Grands écrivains, grands entretiens (5/5). L’auteure de « La Pianiste », Prix Nobel de littérature 2004, enfant terrible de l’Autriche, tient le monde à distance depuis quinze ans. Présence purement numérique, elle publie ses textes tranchants et ironiques sur Internet, et n’accorde plus que de rares interviews – telle celle-ci au journal « Le Monde ».

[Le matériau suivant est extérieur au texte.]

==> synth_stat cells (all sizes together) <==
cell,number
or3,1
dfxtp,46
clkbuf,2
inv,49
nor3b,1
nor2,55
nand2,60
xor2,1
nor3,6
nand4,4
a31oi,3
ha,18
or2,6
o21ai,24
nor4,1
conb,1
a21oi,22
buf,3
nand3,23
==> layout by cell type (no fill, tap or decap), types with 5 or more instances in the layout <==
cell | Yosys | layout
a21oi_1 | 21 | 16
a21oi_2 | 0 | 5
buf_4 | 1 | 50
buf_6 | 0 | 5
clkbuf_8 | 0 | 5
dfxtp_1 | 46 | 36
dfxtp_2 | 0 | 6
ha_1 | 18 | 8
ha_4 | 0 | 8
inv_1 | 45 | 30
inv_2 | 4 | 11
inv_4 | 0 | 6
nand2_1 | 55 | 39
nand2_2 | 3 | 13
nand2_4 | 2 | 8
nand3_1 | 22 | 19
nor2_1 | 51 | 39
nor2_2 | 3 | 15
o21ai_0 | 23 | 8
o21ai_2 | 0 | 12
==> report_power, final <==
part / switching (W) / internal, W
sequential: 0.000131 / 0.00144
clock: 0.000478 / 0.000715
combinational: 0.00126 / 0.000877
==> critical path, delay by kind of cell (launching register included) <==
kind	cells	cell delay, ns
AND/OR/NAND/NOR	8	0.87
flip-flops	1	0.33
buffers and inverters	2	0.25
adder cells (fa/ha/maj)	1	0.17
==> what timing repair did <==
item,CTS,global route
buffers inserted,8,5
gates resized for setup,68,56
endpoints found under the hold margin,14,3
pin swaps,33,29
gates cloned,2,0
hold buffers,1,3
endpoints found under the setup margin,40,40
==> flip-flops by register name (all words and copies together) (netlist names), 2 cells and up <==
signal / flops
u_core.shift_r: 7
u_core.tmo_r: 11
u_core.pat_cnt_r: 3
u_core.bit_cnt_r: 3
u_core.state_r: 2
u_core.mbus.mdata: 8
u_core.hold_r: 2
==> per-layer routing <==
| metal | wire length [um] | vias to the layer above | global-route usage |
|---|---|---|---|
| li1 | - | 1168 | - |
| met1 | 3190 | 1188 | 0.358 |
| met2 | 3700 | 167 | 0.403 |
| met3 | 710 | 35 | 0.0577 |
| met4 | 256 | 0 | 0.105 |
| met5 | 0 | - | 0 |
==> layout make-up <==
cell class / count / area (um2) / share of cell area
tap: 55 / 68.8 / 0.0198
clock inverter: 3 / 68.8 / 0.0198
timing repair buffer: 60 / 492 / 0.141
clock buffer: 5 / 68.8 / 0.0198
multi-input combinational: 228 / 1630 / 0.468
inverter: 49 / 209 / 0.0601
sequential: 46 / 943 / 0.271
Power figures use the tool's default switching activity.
**config.mk**
```make
export PLATFORM = sky130hd
export DESIGN_NAME = mem_bus
export DESIGN_NICKNAME = d
export VERILOG_FILES = /design/src/rtl/mem_bus_pkg.sv /design/src/rtl/mem_bus_hram.sv /design/src/rtl/mem_bus.sv
export SDC_FILE = /design/constraint.sdc
export NUM_CORES = 1
export LEC_CHECK = 0
export ABC_AREA = 1
export BUFFER_PORTS_ARGS = -buffer_cell sky130_fd_sc_hd__buf_2
export CORE_ASPECT_RATIO = 0.9
export CORE_MARGIN = 2
export CORE_UTILIZATION = 52
export DETAILED_ROUTE_END_ITERATION = 10
export PLACE_DENSITY = 0.68
export SYNTH_ARGS = -nofsm -noshare
export SYNTH_HDL_FRONTEND = slang
export SYNTH_SLANG_ARGS = --single-unit
```
**constraint.sdc**
```tcl
create_clock -name clk -period 1.95 [get_ports clk]
set_input_delay 0.195 -clock clk [delete_from_list [all_inputs] [get_ports clk]]
set_output_delay 0.195 -clock clk [all_outputs]
set_load 0.03 [all_outputs]
```
**src/rtl/mem_bus_pkg.sv**
```systemverilog
// gb_mem_pkg: shared constants, state/region enums and address helpers for the
// mem_bus memory-map decoder and its OAM DMA engine.
package gb_mem_pkg;

  localparam logic [15:0] EXT_LIMIT      = 16'hDFFF;
  localparam logic [15:0] ECHO_BASE      = 16'hE000;
  localparam logic [15:0] ECHO_LIMIT     = 16'hFDFF;
  localparam logic [15:0] OAM_BASE       = 16'hFE00;
  localparam logic [15:0] OAM_LIMIT      = 16'hFE9F;
  localparam logic [15:0] UNUSABLE_BASE  = 16'hFEA0;
  localparam logic [15:0] UNUSABLE_LIMIT = 16'hFEFF;
  localparam logic [15:0] HRAM_BASE      = 16'hFF80;
  localparam logic [15:0] HRAM_LIMIT     = 16'hFFFE;
  localparam logic [15:0] DMA_REG_ADDR   = 16'hFF46;
  localparam logic [15:0] ECHO_OFFSET    = 16'h2000;

  localparam int         DMA_LEN      = 160;
  localparam int         HRAM_SIZE    = 127;
  localparam logic [7:0] DMA_LAST_IDX = 8'(DMA_LEN - 1);
  // DMA source pages at or above this one have nothing behind them; they copy 0xFF.
  localparam logic [7:0] DMA_NO_SRC   = 8'hFE;

  typedef enum logic [1:0] {
    IDLE,
    DMA_READ,
    DMA_WRITE
  } dma_state_e;

  typedef enum logic [2:0] {
    REG_EXT,
    REG_ECHO,
    REG_OAM,
    REG_UNUSABLE,
    REG_DMA,
    REG_HRAM
  } region_e;

  function automatic region_e decode_region(input logic [15:0] addr);
    region_e r;
    r = REG_EXT;
    if (addr <= EXT_LIMIT)                                r = REG_EXT;
    else if (addr >= ECHO_BASE && addr <= ECHO_LIMIT)     r = REG_ECHO;
    else if (addr >= OAM_BASE && addr <= OAM_LIMIT)       r = REG_OAM;
    else if (addr >= UNUSABLE_BASE && addr <= UNUSABLE_LIMIT) r = REG_UNUSABLE;
    else if (addr == DMA_REG_ADDR)                        r = REG_DMA;
    else if (addr >= HRAM_BASE && addr <= HRAM_LIMIT)     r = REG_HRAM;
    return r;
  endfunction

  // Echo RAM mirrors 0xC000-0xDDFF; the external bus only ever sees the mirror target.
  function automatic logic [15:0] echo_remap(input logic [15:0] addr);
    logic [15:0] a;
    a = addr;
    if (addr >= ECHO_BASE && addr <= ECHO_LIMIT) a = addr - ECHO_OFFSET;
    return a;
  endfunction

endpackage

```
**src/rtl/mem_bus_hram.sv**
```systemverilog
// hram: 127x8 high RAM. Synchronous write, asynchronous read, no reset.
// Ports: clk, we (write enable), addr (0..126), wdata, rdata (combinational).
module hram
  import gb_mem_pkg::*;
(
  input  logic       clk,
  input  logic       we,
  input  logic [6:0] addr,
  input  logic [7:0] wdata,
  output logic [7:0] rdata
);

  logic [7:0] mem [HRAM_SIZE];

  always_ff @(posedge clk) begin
    if (we) mem[addr] <= wdata;
  end

  // Index 127 is not backed by storage; the decoder never selects it for HRAM.
  assign rdata = (int'(addr) < HRAM_SIZE) ? mem[addr] : 8'hFF;

endmodule

```
**src/rtl/mem_bus.sv**
```systemverilog
// mem_bus: CPU memory-map decoder plus 160-byte OAM DMA engine.
// Ports:
//   clk, reset (async, active-low)
//   cpu_addr/cpu_data_write/cpu_do_write in, cpu_data_read out (combinational)
//   ext_addr/ext_data_write/ext_do_write out, ext_data_read in (external bus)
//   oam_addr/oam_data_write/oam_do_write out, oam_data_read in (OAM port)
//   dma_active out (registered), dbg_state out (current DMA FSM state)
// The CPU port has no handshake: the CPU holds the address for the whole access,
// read data is valid combinationally and one write lands per rising edge while
// cpu_do_write is high.
module mem_bus
  import gb_mem_pkg::*;
(
  input  logic        clk,
  input  logic        reset,
  input  logic [15:0] cpu_addr,
  input  logic [7:0]  cpu_data_write,
  input  logic        cpu_do_write,
  output logic [7:0]  cpu_data_read,
  output logic [15:0] ext_addr,
  output logic [7:0]  ext_data_write,
  output logic        ext_do_write,
  input  logic [7:0]  ext_data_read,
  output logic [7:0]  oam_addr,
  output logic [7:0]  oam_data_write,
  output logic        oam_do_write,
  input  logic [7:0]  oam_data_read,
  output logic        dma_active,
  output logic [1:0]  dbg_state
);

  dma_state_e state;
  logic [7:0] dma_src;   // also the readable FF46 register
  logic [7:0] dma_idx;
  logic [7:0] dma_byte;

  region_e    region;
  logic       cpu_we;
  logic       dma_reg_we;
  logic       hram_we;
  logic [7:0] hram_rdata;

  assign region     = decode_region(cpu_addr);
  // Gating with reset keeps every write strobe low while the block is held in reset.
  assign cpu_we     = cpu_do_write & reset;
  assign dma_reg_we = cpu_we && (region == REG_DMA);
  assign hram_we    = cpu_we && (region == REG_HRAM);
  assign dbg_state  = state;

  hram u_hram (
    .clk   (clk),
    .we    (hram_we),
    .addr  (7'(cpu_addr - HRAM_BASE)),
    .wdata (cpu_data_write),
    .rdata (hram_rdata)
  );

  // FF46 writes win over everything, so a write mid-copy restarts at index 0.
  always_ff @(posedge clk or negedge reset) begin
    if (!reset) begin
      state      <= IDLE;
      dma_src    <= 8'h00;
      dma_idx    <= 8'h00;
      dma_byte   <= 8'h00;
      dma_active <= 1'b0;
    end else if (dma_reg_we) begin
      state      <= DMA_READ;
      dma_src    <= cpu_data_write;
      dma_idx    <= 8'h00;
      dma_active <= 1'b1;
    end else begin
      case (state)
        DMA_READ: begin
          dma_byte <= (dma_src >= DMA_NO_SRC) ? 8'hFF : ext_data_read;
          state    <= DMA_WRITE;
        end
        DMA_WRITE: begin
          if (dma_idx == DMA_LAST_IDX) begin
            state      <= IDLE;
            dma_active <= 1'b0;
          end else begin
            dma_idx <= dma_idx + 8'd1;
            state   <= DMA_READ;
          end
        end
        default: state <= IDLE;
      endcase
    end
  end

  always_comb begin
    ext_addr       = echo_remap(cpu_addr);
    ext_data_write = cpu_data_write;
    ext_do_write   = 1'b0;
    oam_addr       = cpu_addr[7:0];
    oam_data_write = cpu_data_write;
    oam_do_write   = 1'b0;
    if (dma_active) begin
      // DMA owns both ports; CPU writes outside HRAM/FF46 are dropped.
      ext_addr       = echo_remap({dma_src, dma_idx});
      oam_addr       = dma_idx;
      oam_data_write = dma_byte;
      oam_do_write   = (state == DMA_WRITE);
    end else begin
      ext_do_write = cpu_we && (region == REG_EXT || region == REG_ECHO);
      oam_do_write = cpu_we && (region == REG_OAM);
    end
  end

  always_comb begin
    cpu_data_read = 8'hFF;
    case (region)
      REG_HRAM:     cpu_data_read = hram_rdata;
      REG_DMA:      cpu_data_read = dma_src;
      REG_UNUSABLE: cpu_data_read = 8'hFF;
      REG_OAM:      cpu_data_read = dma_active ? 8'hFF : oam_data_read;
      default:      cpu_data_read = dma_active ? 8'hFF : ext_data_read;
    endcase
  end

endmodule
```
Word level (Yosys, flattened, before mapping)
Memory sizes are Yosys's and may differ from the RTL's. Cells that the tools add are included.

Flip-flop bits (word level): 27. Latch bits: 0. Memory bits (writable): 1016. Memory bits (read-only): 0. Input bits: 43. Output and inout port bits: 53. Word-level logic and storage cells: 80. Memories: 1.

Memories: u_hram.mem (depth 127, bits a word 8, rd ports 1, clocked after memory_dff 0, wr ports 1, RTL line mem_bus_hram.sv:13) `logic [7:0] mem [HRAM_SIZE];`.

Add/sub/neg operators: 4. $mul: 0. Divide/modulo/power cells: 0. Magnitude comparators: 13. Equality and inequality tests: 10. Shift-type cells: 0. Mux-type cells: 29. Bitwise operators: 2. Reductions and logical operators: 16.

Operator list (number): <= comparator 16 bit (second input constant) (6); greater-or-equal comparator 16 bit (second input constant) (5); two-way mux 8 bit (9); two-way mux 16 bit (3); case mux 8 bit (4 select lines) (1); subtractor 16 x 14 -> 16 bit (second input constant) (2); two-way mux 3 bit (6); == test 16 bit (second input constant) (1); logical AND 1 bit (9); adder 8 x 1 -> 8 bit (second input constant) (1); == test 8 bit (second input constant) (1); greater-or-equal comparator 8 bit (second input constant) (1); two-way mux 1 bit (8); < comparator 7 bit (second input constant) (1); subtractor 7 x 1 -> 7 bit (second input constant) (1); == test 3 x 2 -> 1 bit (second input constant) (2); == test 3 bit (second input constant) (2); AND reduction 2 bit (3); case mux 2 bit (2 select lines) (1); nonzero test 2 bit (2); == test 3 x 1 -> 1 bit (second input constant) (1); logical NOT 3 bit (1); == test 2 x 1 -> 1 bit (second input constant) (1); == test 2 bit (second input constant) (1); 5 further kinds (5).

Logic depth before layout (Yosys ltp)
Depth in word-level cells: 12. Gate-level depth with buffers: 17.

By module
A second synthesis with hierarchy kept.

Cell total of the unflattened synthesis: 4559. Area total of the unflattened synthesis: 45915.3 sq um.

By module, submodules not included: hram (instances 1, cells an instance 4160, area each 43416.6 sq um, seq. area each 30509.3 sq um); mem_bus (instances 1, cells an instance 399, area each 2498.6 sq um, seq. area each 675.6 sq um).

Worst setup path before layout
No wires, ideal clock.

Path kind: input to register. Start point: input port cpu_addr[4]. End point: memory u_hram.mem[102][0], enable pin. Arrival: 2021 ps. Required time: 1580 ps. Path slack: -442 ps. Cell stages on the path: 11. Path buffers: 2. Cell sequence: nor2_2 clkbuf_8 inv_1 nor2_1 nand4_1 nand2_2 nand4_4 nor2_8 nand2_4 buf_6 nor2_1.

Word-level cells in the longest chain between the ends: 12. Elaborated cells between the ends (all ways): 25.

Ends and longest elaborated chain: start: declaration (RTL line mem_bus.sv:16) `input logic [15:0] cpu_addr,`; greater-or-equal comparator 16 bit / <= comparator 16 bit (equally long branches) (RTL line mem_bus_pkg.sv:46) `else if (addr >= HRAM_BASE && addr <= HRAM_LIMIT) r = REG_HRAM;`; logical AND 1 bit (RTL line mem_bus_pkg.sv:46); two-way mux 3 bit (RTL line mem_bus_pkg.sv:46); two-way mux 3 bit (RTL line mem_bus_pkg.sv:45) `else if (addr == DMA_REG_ADDR) r = REG_DMA;`; two-way mux 3 bit (RTL line mem_bus_pkg.sv:44) `else if (addr >= UNUSABLE_BASE && addr <= UNUSABLE_LIMIT) r = REG_UNUSABLE;`; two-way mux 3 bit (RTL line mem_bus_pkg.sv:43) `else if (addr >= OAM_BASE && addr <= OAM_LIMIT) r = REG_OAM;`; two-way mux 3 bit (RTL line mem_bus_pkg.sv:42) `else if (addr >= ECHO_BASE && addr <= ECHO_LIMIT) r = REG_ECHO;`; two-way mux 3 bit (RTL line mem_bus_pkg.sv:41) `if (addr <= EXT_LIMIT) r = REG_EXT;`; == test 3 bit (RTL line mem_bus.sv:47) `assign hram_we = cpu_we && (region == REG_HRAM);`; logical AND 1 bit (RTL line mem_bus.sv:47); two-way mux 1 bit (RTL line mem_bus_hram.sv:16) `if (we) mem[addr] <= wdata;`; two-way mux 1 bit (not written as such) (RTL line mem_bus_hram.sv:16); end: declaration (RTL line mem_bus_hram.sv:13).

Parallel ways exist; a longest one is shown, timed or not.

Worst setup path in the final report
Start point: memory u_hram.mem[97][7]. End point: output port cpu_data_read[7].

Word-level cells in the longest chain between the ends: 3.

Ends and longest elaborated chain: memory (127 x 8 bit); two-way mux 8 bit (RTL line mem_bus_hram.sv:20) `assign rdata = (int'(addr) < HRAM_SIZE) ? mem[addr] : 8'hFF;`; case mux 8 bit (4 select lines) (RTL line mem_bus.sv:112) `case (region)`; end: declaration (RTL line mem_bus.sv:19) `output logic [7:0] cpu_data_read,`.

Every way passes these cells.

==> out/results.txt <==
Placement Rows = 102
reg2reg start = dma_idx[1]$_DFFE_PN0P_
H-Tree Level Count = 3
Setup crit end kind = primary output
slew margin rel. = 56.5%
max frequency = 0.365 GHz
Syn Nets = 4571
PwrDens = 870 nW/um2
final non-filler cell total = 6274
core region area = 85900 um2
Pre-Repair DR Iteration Count = 5
Post-synth EDFFs = 1016
Peak VDD IR = 742 uV
Setup CP Type = reg -> out
fin area = 57800 um2
Slew @ Worst Pin = 0.651 ns
critical path arrival = 2.54 ns
Final Wtd Congestion = 0.948
failing checks = negative setup slack
Hold Path Depth = 1
Synth cell types = 39
Final Cycle Share = 140%
Starting Density = 52.4%
grt total ovfl = 0
Chip Width = 314 um
Comb pwr share = 8.8%
Yosys reg bits = 1043
required time worst endpoint = 1.75 ns
area delta synth->final = 28.4%
Ys Warns = 0
Setup Skew = 0.00606 ns
I/O pins = 96
Post-Place Cells = 6028
die area = 89000 um2
clk_lat worst skew = 0.69 ns
vias in the first global route = 32813
type of origin of the critical path = flip-flop
clock network fraction of total power = 42.2%
global-route wire length before repair = 201000 um
CTS tree = built
commonest non-fill, non-tap cell in the layout = nand2_1
post-route setup slack = -0.787 ns
worst hold start = cpu_data_write[5]
slowest stage delay, CP = 0.38 ns
CTS buffer count = 104
Synth Instances = 4522
Top delay family on crit path = simple AND/OR/NAND/NOR gates
final core utilization = 67.3%
path depth of the worst reg2reg path = 11
Top FF cell, synth = edfxtp_1
share of cells above drive strength 1 = 24.0%
Overall Global Routing Usage = 30.1%
final setup fails = 637
Mean Syn Cell Area = 9.96 um2
hold slack final = 0.0425 ns
drt drc = 0
sequential power share = 49.0%
Buf+Inv Stages, Crit Path = 1
Seq/Total Area, Yosys = 69.2%
Slew Limit Fails = 0
initial antenna violation count = 2
Hold WC Path Type = in -> reg
most frequent cells in the layout = 2449 x nand2_1, 1016 x edfxtp_1, 364 x buf_4
placed instance area = 51700 um2
R2R Setup Slk = -0.09 ns
Worst Hold Endpoint = u_hram.mem[63][5]$_DFFE_PP_
fin nets = 5094
Final HPWL DP = 86100 um
Via Count = 34404
CTS max path bufs = 3
Leak = 0.0240 uW
async set-or-reset flop fraction in the synthesized netlist = 2.59%
Internal = 38600 uW
mapped cell area = 45000 um2
Buffers on Ports = 95
switching part of the total = 23.3%
Final min period = 2.74 ns
CP max stage cell = edfxtp_1
Iteration-0 DRC Markers = 4466
switching power = 11700 uW
Reg2Reg Capture Point = dma_idx[6]$_DFFE_PN0P_
clk sinks = 1043
Die Y = 283 um
RSZ-0062 raised after global routing = true
worst path cell trace = nand2_1, a21oi_1, o21ai_2, nand2_1, nand2_2, nand2_1, nor2_1, nand2_2, nor2_4, nand2_2, nand2_1, nand4_1, buf_6
worst-path fanout max = 1
Root Buffer = clkbuf_16
Antenna Nets Post-Route = 0
DR WL/cell = 21.6 um
Layout fillers = 6263
clock slew at reported path FFs = 0.06 ns
Fin. Hold Viols = 0
Max Cap Violations = 0
largest net degree at the start of global routing = 82
Avg Vias per Cell = 5.48
Top cell by count, worst path = nand2_1
status = finished, violations left
routed wire length = 135000 um
[logic make-up (layout without fill, tap and decap cells)]
| family | count (synthesis) | in the layout | share of synthesized area [%] |
|---|---|---|---|
| buffers and inverters | 308 | 915 | 2.96 |
| adders and majority gates | 6 | 6 | 0.167 |
| DFF | 1043 | 1043 | 69.2 |
| other | 0 | 1 | 0 |
| and+or+nand+nor | 2951 | 2951 | 25.2 |
| AOI/OAI and AO/OA | 207 | 207 | 2.35 |
| xor gates and xnor gates | 7 | 7 | 0.136 |
[layer usage]
layer / GRT usage (%) / wire length [um] / vias to the layer above
met4: 9.51 / 4340 / 0
li1: - / - / 15833
met1: 42.6 / 54100 / 16356
met5: 0 / 0 / -
met3: 5.62 / 14300 / 275
met2: 47.3 / 62500 / 1940
[power groups by stage]
stage	combinational, uW	sequential, uW	clock (uW)
4_1_cts	4200	24600	21400
3_5_place_dp	3710	25100	0
2_1_floorplan	1790	25100	0
5_1_grt	4720	24600	22300
6_report	4430	24600	21200
3_3_place_gp	3680	25100	0
[synth_stat cells, types with 2 or more instances]
master / instances / area (um2)
inv_1: 70 / 263
a22oi_1: 2 / 15.0
buf_1: 39 / 146
o21bai_1: 3 / 22.5
nor2_4: 2 / 22.5
xor2_1: 6 / 52.6
edfxtp_1: 1016 / 30500
buf_6: 8 / 90.1
nor2_2: 7 / 43.8
ha_1: 6 / 75.1
clkbuf_1: 136 / 510
nand2_4: 8 / 90.1
nand2_2: 2 / 12.5
o21ai_0: 100 / 500
nand3_1: 38 / 190
buf_2: 31 / 155
buf_4: 18 / 135
a21oi_1: 96 / 480
nand3b_1: 2 / 15.0
nand3_2: 2 / 20.0
inv_2: 4 / 15.0
nor2_1: 240 / 901
nand4_1: 17 / 106
nor3_1: 4 / 20.0
dfrtp_1: 27 / 676
nand2_1: 2625 / 9850
[how the worst max path moves through the flow]
stage                                startpoint               end  slack (ns)  cells after the start
detailed placement                  cpu_addr[2]  cpu_data_read[7]       -0.99                     17
floorplan                           cpu_addr[0]  cpu_data_read[4]       -0.26                     16
global route        u_hram.mem[31][7]$_DFFE_PP_  cpu_data_read[7]       -0.90                     15
global placement                    cpu_addr[0]  cpu_data_read[0]       -1.02                     18
finish              u_hram.mem[97][7]$_DFFE_PP_  cpu_data_read[7]       -0.79                     13
CTS                 u_hram.mem[98][7]$_DFFE_PP_  cpu_data_read[7]       -0.82                     13
[worst reg2reg max path: stages, from the launching register on]
cell     delay, ns
dfrtp_1       0.37
buf_4         0.15
ha_2          0.20
nand3_1       0.10
nor2_1        0.19
nand3_1       0.15
nand3_2       0.12
inv_2         0.06
buf_4         0.13
nand3_1       0.08
xor2_1        0.22
nor2_1        0.13
[state kept, by name, indices dropped and copies added, names as in the netlist]
signal / cells
dbg_state: 2
u_hram.mem: 1016
dma_active: 1
dma_src: 8
dma_byte: 8
dma_idx: 8
[cell type report]
type	instances	area (um2)	share of cell area, %
Tap cell	1144	1430	2.48
Timing Repair Buffer	650	7000	12.1
Clock buffer	118	2740	4.74
Multi-Input combinational cell	3171	14300	24.6
Clock inverter	72	898	1.55
Antenna cell	1	2.50	0.00433
Sequential cell	1043	31200	53.9
Inverter	75	318	0.550
[repair_timing]
action / in CTS / in global routing
cloned: 7 / 0
hold endpoints to repair: 114 / 0
pin swaps: 117 / 131
setup endpoints to repair: 744 / 1060
hold buffers: 16 / 0
gates resized for setup: 384 / 217
setup buffers: 31 / 11
[stage by stage]
step / TNS [ns] / setup WS (ns) / total power (uW)
after global placement: -761.07 / -1.02 / 28800
after detailed placement: -749.76 / -0.995 / 28800
after floorplan: -220.82 / -0.262 / 26900
final: -23.23 / -0.787 / 50300
after CTS: -10.52 / -0.816 / 50200
after global routing: -51.78 / -0.897 / 51600
No activity file was read; power rests on OpenSTA's default activity.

« Les séries ne remplaceront jamais la lecture. C’est un processus complètement différent. Mais j’adore en regarder, parce que ça me détend de passer du royaume des signes à celui des images. Cela me rappelle peut-être les vieux romans-feuilletons de mon enfance. Ce suspense du cliffhanger qui vous oblige à regarder l’épisode suivant. C’est drôle, j’ai regardé une série française, Les Revenants [de Fabrice Gobert, 2012-2015], qui a beaucoup de choses en commun avec mon roman Enfants des morts. Elle commence exactement de la même façon, par un accident de bus. Je serais curieuse de savoir s’il y aura une troisième saison. Avant, on emportait toujours de la lecture dans le métro. Il me semble que c’est de plus en plus rare aujourd’hui. Les jeunes ont les yeux rivés sur l’écran de leur smartphone. D’un autre côté, avec toutes ces applis, on peut aussi dire qu’il y a un retour à l’écrit, mais sous une forme extrêmement dégradée. C’est une culture écrite très simplifiée, très appauvrie. Pour en revenir aux séries, je tiens à dire que je considère Les Soprano [de David Chase, 1999-2007] comme un chef-d’œuvre absolu, comparable en tout point à la littérature. »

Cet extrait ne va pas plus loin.